**Task to carry out:** Figure out how many lines in these records contain "instances". Only the number belongs in the reply.

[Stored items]
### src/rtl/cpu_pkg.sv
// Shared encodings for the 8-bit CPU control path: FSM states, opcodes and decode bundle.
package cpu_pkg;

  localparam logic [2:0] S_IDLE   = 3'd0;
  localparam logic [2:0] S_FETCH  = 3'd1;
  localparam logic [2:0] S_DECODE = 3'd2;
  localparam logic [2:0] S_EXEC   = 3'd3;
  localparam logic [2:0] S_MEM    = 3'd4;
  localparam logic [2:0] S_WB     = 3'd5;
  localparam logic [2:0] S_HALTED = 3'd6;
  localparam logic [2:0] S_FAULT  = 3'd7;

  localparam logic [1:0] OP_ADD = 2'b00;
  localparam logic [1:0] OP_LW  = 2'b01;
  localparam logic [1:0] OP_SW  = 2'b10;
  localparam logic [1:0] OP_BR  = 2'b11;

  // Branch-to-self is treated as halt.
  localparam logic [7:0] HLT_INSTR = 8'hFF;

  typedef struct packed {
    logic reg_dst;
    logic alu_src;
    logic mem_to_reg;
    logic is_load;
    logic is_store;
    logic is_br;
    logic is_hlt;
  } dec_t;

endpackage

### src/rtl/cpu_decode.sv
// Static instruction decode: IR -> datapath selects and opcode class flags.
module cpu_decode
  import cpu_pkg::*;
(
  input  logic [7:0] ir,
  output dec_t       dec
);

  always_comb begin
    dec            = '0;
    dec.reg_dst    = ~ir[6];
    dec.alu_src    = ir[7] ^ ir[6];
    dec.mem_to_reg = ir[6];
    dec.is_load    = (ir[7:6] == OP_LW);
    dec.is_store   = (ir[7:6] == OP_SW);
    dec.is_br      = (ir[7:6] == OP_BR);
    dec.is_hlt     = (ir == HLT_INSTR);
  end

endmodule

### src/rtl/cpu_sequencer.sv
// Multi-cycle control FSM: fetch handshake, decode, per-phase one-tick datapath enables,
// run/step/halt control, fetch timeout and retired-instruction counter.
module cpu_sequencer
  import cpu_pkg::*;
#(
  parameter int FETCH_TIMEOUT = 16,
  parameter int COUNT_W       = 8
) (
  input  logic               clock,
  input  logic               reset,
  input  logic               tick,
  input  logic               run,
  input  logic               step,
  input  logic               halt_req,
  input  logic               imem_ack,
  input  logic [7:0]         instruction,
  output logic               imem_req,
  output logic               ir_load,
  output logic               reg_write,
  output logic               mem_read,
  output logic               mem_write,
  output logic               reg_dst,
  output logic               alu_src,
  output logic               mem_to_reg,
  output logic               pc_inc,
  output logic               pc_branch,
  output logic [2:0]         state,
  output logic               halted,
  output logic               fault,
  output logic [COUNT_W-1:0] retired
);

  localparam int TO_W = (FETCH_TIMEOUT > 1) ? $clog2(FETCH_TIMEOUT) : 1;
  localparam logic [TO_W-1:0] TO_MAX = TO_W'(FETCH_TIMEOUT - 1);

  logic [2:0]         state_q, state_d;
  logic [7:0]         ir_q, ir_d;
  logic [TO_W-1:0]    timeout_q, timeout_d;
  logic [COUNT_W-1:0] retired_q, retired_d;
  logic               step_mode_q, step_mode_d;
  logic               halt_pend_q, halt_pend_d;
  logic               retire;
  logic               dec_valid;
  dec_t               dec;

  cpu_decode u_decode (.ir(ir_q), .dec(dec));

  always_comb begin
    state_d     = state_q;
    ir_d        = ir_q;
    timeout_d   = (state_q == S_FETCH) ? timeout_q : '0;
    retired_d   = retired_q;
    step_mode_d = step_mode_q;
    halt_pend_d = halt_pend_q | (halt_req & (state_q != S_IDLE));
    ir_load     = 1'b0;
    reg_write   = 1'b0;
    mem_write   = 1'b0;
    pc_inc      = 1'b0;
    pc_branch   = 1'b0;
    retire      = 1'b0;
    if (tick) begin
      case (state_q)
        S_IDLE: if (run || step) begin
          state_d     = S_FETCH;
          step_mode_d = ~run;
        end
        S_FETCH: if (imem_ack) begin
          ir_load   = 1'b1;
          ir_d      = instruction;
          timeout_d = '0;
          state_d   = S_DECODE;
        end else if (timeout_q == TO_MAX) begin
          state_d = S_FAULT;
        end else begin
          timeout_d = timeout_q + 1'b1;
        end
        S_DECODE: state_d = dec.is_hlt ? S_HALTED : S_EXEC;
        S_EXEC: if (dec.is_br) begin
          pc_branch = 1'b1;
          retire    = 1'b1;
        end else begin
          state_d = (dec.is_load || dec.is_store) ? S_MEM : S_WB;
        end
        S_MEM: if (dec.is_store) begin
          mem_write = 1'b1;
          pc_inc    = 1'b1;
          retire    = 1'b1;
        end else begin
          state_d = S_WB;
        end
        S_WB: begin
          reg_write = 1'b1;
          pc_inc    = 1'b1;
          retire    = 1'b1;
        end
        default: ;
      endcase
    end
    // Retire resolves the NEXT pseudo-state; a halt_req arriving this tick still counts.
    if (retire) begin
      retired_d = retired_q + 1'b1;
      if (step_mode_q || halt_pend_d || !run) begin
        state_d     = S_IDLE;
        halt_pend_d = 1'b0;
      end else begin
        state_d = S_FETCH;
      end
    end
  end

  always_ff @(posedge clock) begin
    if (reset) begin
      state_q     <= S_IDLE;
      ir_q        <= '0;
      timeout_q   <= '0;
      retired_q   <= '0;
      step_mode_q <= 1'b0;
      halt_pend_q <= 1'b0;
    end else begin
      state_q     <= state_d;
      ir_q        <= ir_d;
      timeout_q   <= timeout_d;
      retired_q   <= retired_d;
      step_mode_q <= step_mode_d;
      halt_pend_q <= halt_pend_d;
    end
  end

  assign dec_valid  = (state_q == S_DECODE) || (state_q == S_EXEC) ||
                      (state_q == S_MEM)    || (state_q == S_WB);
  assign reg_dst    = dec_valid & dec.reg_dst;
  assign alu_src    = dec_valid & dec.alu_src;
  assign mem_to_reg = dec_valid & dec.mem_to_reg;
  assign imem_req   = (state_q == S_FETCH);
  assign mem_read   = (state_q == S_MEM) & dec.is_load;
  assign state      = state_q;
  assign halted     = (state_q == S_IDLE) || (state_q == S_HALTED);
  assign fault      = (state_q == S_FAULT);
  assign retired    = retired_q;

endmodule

--

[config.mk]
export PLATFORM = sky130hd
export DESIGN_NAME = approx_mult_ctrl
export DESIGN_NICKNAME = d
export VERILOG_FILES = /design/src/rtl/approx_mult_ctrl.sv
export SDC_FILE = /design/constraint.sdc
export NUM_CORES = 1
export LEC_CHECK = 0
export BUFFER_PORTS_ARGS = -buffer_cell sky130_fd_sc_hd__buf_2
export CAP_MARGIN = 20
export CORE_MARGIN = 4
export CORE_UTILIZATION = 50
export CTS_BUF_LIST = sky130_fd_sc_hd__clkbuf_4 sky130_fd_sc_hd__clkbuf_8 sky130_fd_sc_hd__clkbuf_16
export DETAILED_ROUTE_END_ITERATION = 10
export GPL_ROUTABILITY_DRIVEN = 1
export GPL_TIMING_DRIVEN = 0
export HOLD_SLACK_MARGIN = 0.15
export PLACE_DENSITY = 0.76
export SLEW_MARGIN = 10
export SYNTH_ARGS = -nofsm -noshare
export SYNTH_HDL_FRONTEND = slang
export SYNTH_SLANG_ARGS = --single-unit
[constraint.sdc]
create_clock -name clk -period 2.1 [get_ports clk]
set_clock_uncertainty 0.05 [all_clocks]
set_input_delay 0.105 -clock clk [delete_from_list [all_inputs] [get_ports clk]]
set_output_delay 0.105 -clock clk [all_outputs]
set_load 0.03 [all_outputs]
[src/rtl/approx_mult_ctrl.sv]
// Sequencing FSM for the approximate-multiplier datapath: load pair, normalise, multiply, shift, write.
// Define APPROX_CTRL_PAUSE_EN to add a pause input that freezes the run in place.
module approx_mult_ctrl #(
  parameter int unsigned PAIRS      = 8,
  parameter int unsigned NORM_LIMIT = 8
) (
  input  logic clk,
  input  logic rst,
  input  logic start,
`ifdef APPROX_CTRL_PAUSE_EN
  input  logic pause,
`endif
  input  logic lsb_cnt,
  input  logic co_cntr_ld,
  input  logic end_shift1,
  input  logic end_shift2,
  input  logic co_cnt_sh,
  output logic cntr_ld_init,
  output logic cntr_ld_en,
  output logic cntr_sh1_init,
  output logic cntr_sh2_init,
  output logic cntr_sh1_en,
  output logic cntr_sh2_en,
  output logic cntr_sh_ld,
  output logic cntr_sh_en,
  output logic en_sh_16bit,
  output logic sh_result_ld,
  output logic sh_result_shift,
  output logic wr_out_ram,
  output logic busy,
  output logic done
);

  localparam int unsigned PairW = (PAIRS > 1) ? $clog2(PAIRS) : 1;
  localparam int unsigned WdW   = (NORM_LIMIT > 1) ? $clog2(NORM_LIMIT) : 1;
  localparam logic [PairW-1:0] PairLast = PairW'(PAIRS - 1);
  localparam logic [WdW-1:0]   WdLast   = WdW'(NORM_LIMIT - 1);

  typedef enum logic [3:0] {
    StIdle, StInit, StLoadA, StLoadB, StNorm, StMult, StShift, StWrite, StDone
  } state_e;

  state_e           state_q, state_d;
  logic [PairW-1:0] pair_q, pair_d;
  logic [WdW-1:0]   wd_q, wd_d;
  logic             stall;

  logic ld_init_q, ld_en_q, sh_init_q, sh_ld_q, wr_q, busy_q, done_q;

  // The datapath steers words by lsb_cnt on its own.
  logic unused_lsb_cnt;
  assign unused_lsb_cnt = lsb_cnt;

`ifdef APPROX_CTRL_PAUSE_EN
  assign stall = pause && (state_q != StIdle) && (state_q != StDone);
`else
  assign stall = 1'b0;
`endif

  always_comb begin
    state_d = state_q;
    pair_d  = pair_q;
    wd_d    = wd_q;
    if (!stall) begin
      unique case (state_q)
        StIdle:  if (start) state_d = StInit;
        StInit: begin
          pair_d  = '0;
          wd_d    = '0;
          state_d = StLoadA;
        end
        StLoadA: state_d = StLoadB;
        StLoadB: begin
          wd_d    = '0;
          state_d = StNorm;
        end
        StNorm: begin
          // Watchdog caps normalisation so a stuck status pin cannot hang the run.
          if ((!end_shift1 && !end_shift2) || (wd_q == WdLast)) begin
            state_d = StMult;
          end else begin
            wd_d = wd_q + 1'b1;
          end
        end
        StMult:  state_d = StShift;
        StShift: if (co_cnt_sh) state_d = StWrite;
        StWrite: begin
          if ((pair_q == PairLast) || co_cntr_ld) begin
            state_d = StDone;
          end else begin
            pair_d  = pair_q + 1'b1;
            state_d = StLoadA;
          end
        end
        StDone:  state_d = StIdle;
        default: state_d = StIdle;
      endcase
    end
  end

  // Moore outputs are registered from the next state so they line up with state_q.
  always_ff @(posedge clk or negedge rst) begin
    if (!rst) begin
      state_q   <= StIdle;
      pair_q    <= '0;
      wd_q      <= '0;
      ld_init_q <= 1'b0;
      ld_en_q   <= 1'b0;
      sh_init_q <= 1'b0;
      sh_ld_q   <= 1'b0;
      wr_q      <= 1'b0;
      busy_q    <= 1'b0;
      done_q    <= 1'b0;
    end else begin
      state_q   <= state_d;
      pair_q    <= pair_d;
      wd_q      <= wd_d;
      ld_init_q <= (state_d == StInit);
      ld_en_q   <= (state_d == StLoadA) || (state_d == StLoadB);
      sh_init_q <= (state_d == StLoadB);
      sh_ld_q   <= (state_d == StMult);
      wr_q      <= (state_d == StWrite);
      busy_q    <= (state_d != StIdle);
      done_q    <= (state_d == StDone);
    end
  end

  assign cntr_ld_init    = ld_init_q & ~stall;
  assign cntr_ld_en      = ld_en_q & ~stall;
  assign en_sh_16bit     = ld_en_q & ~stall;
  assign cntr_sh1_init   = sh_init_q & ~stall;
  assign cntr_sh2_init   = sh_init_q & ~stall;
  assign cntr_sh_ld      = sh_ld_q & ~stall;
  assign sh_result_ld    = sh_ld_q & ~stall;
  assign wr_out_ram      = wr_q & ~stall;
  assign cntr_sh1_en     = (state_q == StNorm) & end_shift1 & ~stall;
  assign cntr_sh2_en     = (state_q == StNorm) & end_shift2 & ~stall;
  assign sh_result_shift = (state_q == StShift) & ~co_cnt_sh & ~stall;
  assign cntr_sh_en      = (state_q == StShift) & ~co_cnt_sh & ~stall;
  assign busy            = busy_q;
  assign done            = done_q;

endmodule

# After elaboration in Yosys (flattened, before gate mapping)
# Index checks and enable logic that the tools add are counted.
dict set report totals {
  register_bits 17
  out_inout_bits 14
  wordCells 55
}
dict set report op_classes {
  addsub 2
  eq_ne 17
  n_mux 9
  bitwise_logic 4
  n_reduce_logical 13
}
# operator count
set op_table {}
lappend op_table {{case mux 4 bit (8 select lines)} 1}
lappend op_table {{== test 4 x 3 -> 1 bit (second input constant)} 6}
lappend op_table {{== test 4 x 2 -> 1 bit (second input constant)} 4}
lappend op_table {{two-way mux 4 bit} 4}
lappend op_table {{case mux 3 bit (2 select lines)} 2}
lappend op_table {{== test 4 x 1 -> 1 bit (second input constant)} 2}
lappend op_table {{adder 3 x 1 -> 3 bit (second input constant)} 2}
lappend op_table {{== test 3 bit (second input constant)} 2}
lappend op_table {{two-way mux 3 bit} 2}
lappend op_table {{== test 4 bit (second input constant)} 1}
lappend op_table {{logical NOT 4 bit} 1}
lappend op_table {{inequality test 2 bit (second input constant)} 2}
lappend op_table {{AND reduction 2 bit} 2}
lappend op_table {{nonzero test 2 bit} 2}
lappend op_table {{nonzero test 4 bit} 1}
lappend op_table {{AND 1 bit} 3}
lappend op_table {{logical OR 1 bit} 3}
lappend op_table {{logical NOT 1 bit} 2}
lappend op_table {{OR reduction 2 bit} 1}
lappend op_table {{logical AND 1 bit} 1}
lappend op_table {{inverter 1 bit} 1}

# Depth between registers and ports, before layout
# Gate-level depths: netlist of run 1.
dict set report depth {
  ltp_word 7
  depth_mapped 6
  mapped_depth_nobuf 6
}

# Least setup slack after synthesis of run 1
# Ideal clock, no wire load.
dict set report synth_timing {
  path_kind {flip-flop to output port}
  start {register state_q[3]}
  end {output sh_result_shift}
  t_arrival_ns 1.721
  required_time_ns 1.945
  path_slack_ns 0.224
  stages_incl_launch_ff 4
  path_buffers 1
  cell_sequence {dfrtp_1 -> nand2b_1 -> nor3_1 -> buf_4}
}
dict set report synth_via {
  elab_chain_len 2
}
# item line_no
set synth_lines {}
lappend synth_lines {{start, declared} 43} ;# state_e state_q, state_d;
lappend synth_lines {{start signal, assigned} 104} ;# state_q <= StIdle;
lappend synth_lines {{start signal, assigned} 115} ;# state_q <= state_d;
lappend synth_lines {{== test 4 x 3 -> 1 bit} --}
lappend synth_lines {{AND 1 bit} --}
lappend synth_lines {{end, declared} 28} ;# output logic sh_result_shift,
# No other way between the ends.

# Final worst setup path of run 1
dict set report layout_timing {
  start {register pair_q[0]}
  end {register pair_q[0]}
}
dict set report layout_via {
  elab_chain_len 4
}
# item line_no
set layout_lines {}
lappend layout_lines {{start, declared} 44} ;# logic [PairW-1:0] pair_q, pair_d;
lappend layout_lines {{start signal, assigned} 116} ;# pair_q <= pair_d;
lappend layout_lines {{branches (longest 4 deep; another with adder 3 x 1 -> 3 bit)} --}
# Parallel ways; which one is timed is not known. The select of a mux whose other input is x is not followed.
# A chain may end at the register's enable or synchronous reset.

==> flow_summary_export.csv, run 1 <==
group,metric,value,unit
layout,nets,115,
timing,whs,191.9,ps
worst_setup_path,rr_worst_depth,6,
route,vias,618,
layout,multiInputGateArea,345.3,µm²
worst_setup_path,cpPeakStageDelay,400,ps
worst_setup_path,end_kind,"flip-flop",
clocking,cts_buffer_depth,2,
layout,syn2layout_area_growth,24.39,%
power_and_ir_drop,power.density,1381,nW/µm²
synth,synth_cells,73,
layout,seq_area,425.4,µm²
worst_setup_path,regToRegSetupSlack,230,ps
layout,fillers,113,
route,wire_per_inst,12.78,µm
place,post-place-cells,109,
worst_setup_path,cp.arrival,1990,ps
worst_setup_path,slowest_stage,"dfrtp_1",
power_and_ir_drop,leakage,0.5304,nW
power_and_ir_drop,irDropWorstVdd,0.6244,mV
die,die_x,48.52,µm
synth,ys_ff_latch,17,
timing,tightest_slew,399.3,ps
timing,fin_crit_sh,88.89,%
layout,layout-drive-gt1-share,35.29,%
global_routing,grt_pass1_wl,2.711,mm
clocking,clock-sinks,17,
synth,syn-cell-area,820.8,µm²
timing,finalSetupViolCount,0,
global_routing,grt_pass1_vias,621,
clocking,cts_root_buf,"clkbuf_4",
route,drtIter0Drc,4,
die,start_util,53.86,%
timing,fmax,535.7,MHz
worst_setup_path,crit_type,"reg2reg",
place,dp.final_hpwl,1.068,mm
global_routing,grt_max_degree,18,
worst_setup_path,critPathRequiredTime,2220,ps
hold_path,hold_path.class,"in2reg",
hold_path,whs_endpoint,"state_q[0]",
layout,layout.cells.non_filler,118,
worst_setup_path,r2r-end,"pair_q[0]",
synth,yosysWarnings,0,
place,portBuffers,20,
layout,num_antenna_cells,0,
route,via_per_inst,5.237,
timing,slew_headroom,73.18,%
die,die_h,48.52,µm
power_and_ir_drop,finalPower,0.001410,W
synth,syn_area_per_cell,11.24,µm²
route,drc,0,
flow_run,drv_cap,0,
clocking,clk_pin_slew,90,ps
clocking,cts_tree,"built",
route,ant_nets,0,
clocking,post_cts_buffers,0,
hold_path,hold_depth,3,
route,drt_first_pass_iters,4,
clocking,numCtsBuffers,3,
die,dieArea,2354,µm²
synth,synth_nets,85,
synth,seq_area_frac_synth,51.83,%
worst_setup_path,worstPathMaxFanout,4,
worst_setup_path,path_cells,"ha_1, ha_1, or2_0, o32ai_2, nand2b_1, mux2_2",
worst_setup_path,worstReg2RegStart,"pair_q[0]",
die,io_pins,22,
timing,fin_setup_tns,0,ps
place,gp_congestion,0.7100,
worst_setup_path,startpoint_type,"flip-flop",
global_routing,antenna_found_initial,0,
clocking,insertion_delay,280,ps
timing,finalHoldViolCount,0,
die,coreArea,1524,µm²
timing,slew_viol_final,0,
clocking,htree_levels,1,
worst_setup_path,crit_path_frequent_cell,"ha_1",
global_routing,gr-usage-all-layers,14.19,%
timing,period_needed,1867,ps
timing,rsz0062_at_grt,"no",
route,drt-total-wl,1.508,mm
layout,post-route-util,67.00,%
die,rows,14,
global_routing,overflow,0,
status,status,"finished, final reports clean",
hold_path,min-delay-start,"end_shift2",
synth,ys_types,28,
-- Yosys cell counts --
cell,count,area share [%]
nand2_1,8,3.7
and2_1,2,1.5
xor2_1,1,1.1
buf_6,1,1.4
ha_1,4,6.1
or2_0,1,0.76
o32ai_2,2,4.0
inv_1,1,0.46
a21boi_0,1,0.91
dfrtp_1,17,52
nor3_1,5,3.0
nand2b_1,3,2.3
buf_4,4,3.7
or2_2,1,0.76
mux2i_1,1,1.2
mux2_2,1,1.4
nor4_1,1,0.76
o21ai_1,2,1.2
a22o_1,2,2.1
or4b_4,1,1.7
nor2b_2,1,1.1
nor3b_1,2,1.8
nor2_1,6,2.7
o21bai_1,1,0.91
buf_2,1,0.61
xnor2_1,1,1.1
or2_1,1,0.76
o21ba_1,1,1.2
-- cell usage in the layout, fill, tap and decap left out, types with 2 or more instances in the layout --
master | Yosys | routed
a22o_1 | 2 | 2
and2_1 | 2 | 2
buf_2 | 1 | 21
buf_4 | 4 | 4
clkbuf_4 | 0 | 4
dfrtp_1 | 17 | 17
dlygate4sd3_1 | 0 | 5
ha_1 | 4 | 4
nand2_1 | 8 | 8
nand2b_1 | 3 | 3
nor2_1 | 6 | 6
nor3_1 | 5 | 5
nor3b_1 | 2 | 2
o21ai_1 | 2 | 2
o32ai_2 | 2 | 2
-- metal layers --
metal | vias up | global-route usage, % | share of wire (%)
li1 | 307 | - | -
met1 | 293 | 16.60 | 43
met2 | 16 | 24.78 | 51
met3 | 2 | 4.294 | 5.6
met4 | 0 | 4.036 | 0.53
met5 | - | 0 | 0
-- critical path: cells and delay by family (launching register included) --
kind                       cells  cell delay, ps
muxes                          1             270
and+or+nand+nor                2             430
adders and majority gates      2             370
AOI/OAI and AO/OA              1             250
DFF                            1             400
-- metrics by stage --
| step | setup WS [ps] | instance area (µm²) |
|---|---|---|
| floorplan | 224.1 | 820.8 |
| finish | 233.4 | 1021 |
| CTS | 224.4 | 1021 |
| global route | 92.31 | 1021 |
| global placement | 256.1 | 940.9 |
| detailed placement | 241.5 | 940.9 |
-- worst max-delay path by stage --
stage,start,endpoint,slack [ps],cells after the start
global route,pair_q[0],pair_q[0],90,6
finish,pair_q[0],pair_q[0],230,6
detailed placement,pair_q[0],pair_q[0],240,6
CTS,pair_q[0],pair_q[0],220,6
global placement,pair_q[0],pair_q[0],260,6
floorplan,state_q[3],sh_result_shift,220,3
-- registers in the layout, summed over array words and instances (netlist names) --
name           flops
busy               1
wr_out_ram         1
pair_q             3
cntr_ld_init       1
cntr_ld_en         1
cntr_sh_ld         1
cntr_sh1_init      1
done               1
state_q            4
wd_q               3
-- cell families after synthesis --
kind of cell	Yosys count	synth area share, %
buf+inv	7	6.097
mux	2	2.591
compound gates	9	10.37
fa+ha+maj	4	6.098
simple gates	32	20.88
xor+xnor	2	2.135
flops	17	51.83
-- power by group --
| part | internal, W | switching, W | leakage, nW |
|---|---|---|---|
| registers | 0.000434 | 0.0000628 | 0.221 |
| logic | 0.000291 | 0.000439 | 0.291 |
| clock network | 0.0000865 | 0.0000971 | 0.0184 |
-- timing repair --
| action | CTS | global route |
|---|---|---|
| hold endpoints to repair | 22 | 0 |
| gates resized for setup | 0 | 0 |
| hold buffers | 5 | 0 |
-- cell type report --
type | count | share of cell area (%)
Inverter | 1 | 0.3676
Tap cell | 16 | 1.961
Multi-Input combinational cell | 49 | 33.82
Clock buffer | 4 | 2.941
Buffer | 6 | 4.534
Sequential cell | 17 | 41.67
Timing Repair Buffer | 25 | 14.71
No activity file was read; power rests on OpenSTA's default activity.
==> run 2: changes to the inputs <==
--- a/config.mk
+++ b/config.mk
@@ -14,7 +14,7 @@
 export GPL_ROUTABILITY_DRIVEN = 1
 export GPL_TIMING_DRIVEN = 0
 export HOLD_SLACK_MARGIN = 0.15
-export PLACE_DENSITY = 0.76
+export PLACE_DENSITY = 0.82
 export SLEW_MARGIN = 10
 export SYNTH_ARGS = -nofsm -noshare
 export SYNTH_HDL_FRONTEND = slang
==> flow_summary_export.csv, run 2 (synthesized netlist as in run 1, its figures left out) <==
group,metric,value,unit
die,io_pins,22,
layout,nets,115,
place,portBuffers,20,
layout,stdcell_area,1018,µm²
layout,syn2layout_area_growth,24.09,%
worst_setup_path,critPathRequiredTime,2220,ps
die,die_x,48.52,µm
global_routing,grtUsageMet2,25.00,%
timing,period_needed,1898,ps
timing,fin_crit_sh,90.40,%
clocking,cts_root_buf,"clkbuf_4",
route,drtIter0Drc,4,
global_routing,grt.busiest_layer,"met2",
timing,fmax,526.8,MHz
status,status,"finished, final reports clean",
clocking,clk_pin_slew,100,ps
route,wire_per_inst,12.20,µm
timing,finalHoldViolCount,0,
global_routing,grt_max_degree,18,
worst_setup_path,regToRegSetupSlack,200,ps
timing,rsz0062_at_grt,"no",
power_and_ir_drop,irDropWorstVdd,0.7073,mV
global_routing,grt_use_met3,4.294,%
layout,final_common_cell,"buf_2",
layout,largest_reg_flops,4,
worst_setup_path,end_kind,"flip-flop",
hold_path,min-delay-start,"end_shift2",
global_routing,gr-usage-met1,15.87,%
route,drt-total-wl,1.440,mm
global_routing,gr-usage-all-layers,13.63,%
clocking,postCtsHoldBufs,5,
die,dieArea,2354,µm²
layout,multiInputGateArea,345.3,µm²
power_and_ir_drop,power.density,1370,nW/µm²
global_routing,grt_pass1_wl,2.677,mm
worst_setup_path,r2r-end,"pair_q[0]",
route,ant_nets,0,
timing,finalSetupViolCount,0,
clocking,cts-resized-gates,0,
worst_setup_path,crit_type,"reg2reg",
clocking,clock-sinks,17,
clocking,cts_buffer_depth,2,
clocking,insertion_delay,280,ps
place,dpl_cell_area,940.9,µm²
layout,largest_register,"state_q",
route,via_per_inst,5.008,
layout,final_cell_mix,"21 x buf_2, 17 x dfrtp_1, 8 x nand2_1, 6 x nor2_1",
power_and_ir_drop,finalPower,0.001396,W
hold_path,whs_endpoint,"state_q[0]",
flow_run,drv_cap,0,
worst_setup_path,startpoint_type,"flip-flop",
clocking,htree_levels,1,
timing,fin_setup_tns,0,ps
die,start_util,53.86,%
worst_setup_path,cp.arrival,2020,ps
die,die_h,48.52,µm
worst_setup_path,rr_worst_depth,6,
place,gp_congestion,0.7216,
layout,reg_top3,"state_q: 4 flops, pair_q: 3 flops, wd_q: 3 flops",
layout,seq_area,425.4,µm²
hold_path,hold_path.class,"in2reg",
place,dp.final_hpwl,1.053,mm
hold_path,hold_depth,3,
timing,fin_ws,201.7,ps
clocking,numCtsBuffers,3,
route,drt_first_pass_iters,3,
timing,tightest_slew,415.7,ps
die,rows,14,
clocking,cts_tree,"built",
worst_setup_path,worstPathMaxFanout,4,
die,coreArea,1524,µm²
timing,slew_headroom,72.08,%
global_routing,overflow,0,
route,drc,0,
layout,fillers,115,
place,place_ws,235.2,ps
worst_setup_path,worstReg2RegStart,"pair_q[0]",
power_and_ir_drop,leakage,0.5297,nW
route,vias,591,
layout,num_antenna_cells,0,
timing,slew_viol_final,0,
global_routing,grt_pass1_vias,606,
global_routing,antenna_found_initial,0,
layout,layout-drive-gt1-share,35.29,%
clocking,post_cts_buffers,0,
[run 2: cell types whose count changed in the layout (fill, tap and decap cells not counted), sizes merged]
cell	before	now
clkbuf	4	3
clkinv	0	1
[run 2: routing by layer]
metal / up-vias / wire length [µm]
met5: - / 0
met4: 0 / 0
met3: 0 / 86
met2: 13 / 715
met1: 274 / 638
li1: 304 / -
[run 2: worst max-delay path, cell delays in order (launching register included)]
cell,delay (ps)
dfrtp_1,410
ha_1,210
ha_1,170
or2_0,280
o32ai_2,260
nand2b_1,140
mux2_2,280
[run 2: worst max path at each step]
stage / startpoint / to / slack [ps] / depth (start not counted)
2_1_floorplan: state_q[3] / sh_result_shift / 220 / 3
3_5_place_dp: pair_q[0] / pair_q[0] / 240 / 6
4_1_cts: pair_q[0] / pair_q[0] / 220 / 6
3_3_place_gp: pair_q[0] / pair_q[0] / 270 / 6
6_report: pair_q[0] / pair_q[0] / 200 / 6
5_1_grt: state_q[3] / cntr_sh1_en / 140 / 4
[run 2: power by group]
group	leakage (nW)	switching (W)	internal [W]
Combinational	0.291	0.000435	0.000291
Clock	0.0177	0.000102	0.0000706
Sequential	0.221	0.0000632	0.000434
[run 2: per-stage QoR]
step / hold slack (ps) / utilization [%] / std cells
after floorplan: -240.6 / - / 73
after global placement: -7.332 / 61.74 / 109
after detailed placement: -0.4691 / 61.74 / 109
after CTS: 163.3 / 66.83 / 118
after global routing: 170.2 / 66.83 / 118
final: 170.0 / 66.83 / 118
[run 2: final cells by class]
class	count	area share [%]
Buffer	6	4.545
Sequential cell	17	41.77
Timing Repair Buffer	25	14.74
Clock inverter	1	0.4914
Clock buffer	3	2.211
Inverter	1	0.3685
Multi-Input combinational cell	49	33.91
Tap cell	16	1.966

**Response:** 2